Dimension Evidence and Uncertainties Conclusions and Reasons
Analysis of Condition • Patients with VHL disease have a genetic predisposition putting them at high risk for developing various tumors including RCC, CNS hemangioblastoma, pNET, and retinal hemangioblastoma. Patients with VHL disease have a serious and potentially life-threatening condition with limited treatment options.
Current Treatment Options • Surgery and other procedures may treat individual VHL disease associated tumors, often with substantial associated morbidity.
• While small studies describe the use of kinase inhibitors to treat localized VHL disease associated RCC tumors, these data have not been FDA-reviewed and this represents off-label use.
• Efficacy data for use of kinase inhibitors in other VHL disease associated tumors is even less well-characterized.
There are no approved therapies for VHL disease associated tumors despite an unmet medical need.
Benefit • In a single-arm trial, the confirmed response rate by IRC for belzutifan in 61 patients with RCC evaluated at the proposed dose was 49% (95% CI: 36 to 62). The median duration of response was not reached (range 3+ to 22+ months).
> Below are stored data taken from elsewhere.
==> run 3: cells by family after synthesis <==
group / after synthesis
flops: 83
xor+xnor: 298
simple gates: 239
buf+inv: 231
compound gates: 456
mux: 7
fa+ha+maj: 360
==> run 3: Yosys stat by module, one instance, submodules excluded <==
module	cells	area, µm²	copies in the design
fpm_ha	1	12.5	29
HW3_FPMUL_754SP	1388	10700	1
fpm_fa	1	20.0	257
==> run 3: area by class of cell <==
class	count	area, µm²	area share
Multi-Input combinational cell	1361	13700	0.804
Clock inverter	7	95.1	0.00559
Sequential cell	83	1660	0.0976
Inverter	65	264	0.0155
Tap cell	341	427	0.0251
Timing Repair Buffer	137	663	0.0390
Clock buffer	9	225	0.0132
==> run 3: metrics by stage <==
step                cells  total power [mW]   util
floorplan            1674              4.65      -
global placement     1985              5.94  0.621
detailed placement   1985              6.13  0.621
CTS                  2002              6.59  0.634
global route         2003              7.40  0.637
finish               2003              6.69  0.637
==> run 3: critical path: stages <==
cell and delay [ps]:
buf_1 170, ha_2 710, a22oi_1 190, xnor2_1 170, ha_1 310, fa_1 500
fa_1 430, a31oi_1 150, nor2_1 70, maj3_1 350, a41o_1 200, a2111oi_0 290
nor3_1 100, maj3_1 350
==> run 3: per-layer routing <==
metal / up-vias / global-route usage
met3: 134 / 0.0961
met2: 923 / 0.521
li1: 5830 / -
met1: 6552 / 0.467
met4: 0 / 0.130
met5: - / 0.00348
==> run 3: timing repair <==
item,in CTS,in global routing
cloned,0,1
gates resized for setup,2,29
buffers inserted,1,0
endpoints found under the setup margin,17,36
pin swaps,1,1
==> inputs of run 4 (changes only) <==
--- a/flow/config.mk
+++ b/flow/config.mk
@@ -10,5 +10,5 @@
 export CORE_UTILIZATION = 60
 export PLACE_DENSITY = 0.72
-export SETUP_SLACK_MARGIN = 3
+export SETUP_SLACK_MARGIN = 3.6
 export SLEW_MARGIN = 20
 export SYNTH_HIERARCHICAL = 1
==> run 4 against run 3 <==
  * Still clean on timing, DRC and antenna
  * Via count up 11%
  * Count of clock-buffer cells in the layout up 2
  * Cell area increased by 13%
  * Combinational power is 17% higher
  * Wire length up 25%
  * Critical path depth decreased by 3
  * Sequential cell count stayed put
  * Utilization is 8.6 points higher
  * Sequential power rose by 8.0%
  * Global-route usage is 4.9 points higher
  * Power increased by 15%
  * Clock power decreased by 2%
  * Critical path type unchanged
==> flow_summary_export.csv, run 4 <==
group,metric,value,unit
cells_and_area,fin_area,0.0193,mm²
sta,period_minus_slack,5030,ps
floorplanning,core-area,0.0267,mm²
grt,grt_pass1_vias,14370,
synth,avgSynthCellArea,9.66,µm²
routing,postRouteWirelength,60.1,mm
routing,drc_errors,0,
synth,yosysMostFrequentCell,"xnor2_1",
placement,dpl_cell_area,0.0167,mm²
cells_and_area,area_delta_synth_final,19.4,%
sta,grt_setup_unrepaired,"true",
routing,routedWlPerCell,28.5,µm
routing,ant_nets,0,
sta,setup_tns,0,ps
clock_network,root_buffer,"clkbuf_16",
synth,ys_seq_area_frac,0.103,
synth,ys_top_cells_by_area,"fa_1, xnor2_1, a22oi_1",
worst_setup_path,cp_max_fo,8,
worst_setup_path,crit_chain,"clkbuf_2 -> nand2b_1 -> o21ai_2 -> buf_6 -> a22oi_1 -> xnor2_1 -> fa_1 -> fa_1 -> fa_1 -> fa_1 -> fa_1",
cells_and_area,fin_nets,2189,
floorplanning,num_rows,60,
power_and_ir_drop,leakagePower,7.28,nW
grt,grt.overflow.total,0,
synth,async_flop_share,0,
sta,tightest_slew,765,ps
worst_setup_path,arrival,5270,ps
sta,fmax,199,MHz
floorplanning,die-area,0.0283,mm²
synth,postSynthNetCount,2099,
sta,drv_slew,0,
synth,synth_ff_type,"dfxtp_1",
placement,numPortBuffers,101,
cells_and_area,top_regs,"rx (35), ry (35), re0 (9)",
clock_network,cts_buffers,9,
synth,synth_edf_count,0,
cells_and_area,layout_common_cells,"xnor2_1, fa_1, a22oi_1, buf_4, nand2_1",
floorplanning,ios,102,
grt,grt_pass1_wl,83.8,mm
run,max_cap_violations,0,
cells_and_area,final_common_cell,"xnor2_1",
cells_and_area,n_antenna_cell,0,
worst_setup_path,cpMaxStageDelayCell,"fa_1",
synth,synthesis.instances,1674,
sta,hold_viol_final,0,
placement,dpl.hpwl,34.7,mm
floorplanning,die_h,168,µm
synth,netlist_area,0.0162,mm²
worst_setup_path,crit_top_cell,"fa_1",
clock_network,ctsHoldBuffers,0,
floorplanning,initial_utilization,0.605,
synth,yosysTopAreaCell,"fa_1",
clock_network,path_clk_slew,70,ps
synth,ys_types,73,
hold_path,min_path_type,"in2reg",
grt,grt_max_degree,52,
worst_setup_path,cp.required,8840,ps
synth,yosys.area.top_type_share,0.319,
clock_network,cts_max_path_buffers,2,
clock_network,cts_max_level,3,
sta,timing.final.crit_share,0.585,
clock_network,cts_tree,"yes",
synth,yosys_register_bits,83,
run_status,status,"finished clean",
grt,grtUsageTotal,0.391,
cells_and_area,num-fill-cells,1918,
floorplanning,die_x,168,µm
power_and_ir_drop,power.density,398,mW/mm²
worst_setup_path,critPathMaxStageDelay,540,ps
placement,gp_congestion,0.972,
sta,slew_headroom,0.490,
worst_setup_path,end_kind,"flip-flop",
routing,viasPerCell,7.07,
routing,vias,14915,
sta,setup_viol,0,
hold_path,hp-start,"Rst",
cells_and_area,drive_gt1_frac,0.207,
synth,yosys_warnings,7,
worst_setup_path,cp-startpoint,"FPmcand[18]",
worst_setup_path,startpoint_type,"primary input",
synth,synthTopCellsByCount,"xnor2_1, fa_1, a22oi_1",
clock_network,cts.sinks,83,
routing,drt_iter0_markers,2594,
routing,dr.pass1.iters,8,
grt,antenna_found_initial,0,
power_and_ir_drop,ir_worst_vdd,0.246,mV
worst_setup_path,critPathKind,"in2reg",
From an optimization exercise on the open Yosys and OpenROAD flow, aimed at small area, a short achievable clock period and few clock cycles per item; shortcuts taken in it are not production practice.
Where RTL was checked, it was by simulation tests only, not by an equivalence proof against the original.
Only the layout flow was run in runs 1 and 2; the RTL was not checked for function there.
No activity file was given, so power comes from the tool's default toggle rates.

## flow/design.v (module list and top-level ports; edited modules follow where they fit)
// module pe: 434 lines
// module fa: 10 lines
// module ha: 9 lines
// module xr2: 7 lines
// module systolic_array: 49 lines
// module xin: 11 lines
// module win: 20 lines
module systolic_array #(
    parameter M          = 4,
    parameter N          = 16,
    parameter K          = 4,
    parameter DATA_WIDTH = 32
) (
    input                           clk,
    input                           rst_n,
    input      [DATA_WIDTH*M-1:0]   X,
    input      [DATA_WIDTH*K-1:0]   W,
    output     [DATA_WIDTH*M*K-1:0] Y,
    output reg                      done
);
  // ...
==> flow/run.sh <==
#!/bin/bash
# synth_recipe.tcl (not shown) runs the flow's synth.tcl, then flattens the netlist and writes it again
# the make line also repeats each setting of config.mk as NAME=value (left out here)
make -C /OpenROAD-flow-scripts/flow DESIGN_CONFIG=/design/flow/config.mk WORK_HOME=/design/flow/orfs CLKGATE_MAP_FILE= SYNTH_SCRIPT=/design/flow/synth_recipe.tcl finish
==> flow/config.mk <==
export PLATFORM = sky130hd
export DESIGN_NAME = systolic_array
export DESIGN_NICKNAME = systolic_array
export VERILOG_FILES = /design/flow/design.v
export SDC_FILE = /design/flow/constraint.sdc
export NUM_CORES = 8
export LEC_CHECK = 0
export CAP_MARGIN = 20
export CORE_MARGIN = 2
export CORE_UTILIZATION = 38
export PLACE_DENSITY = 0.55
export SETUP_SLACK_MARGIN = 4.6
export SLEW_MARGIN = 20
export SYNTH_HIERARCHICAL = 1
==> flow/constraint.sdc <==
create_clock -name core_clock -period 8.0 [get_ports {clk}]
set_input_delay 1.6000 -clock core_clock [delete_from_list [all_inputs] [get_ports {clk}]]
set_output_delay 1.6000 -clock core_clock [all_outputs]
set_load 0.01 [all_outputs]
• Responses were also seen in other VHL-associated tumors, including an ORR of 83% (95% CI: 52 to 98) for 12 patients with evaluable pNET and an ORR of 63% (95% CI: 4 to 30) for 24 patients with evaluable CNS hemangioblastomas.
Belzutifan has demonstrated a substantial ORR and DOR for VHL disease associated RCC and other tumors that represents direct clinical benefit.
Risk and Risk Management • The most commonly reported treatment emergent adverse events were decreased hemoglobin, anemia, fatigue, increased creatinine, headache, dizziness, increased glucose and nausea. Anemia, Hypoxia, and Embryo-Fetal Toxicity are labeled as Warnings and Precautions. Embryo-Fetal Toxicity is also a boxed warning due to the young age of patients and long-term use in the otherwise relatively healthy approval population.
• The Applicant will submit extended follow-up of patients on MK-6482-004 as post-marketing information to further characterize safety and describe efficacy. An additional study will further evaluate and describe efficacy of belzutifan in patients with VHL disease associated non-RCC tumors.
The risk-benefit profile of belzutifan is acceptable in the approved patient population.

Additional post-marketing trial data may further inform belzutifan labeling.

Note: Table adapted from FDA’s Multi-Discipline Review; there are no restrictions on its use (14).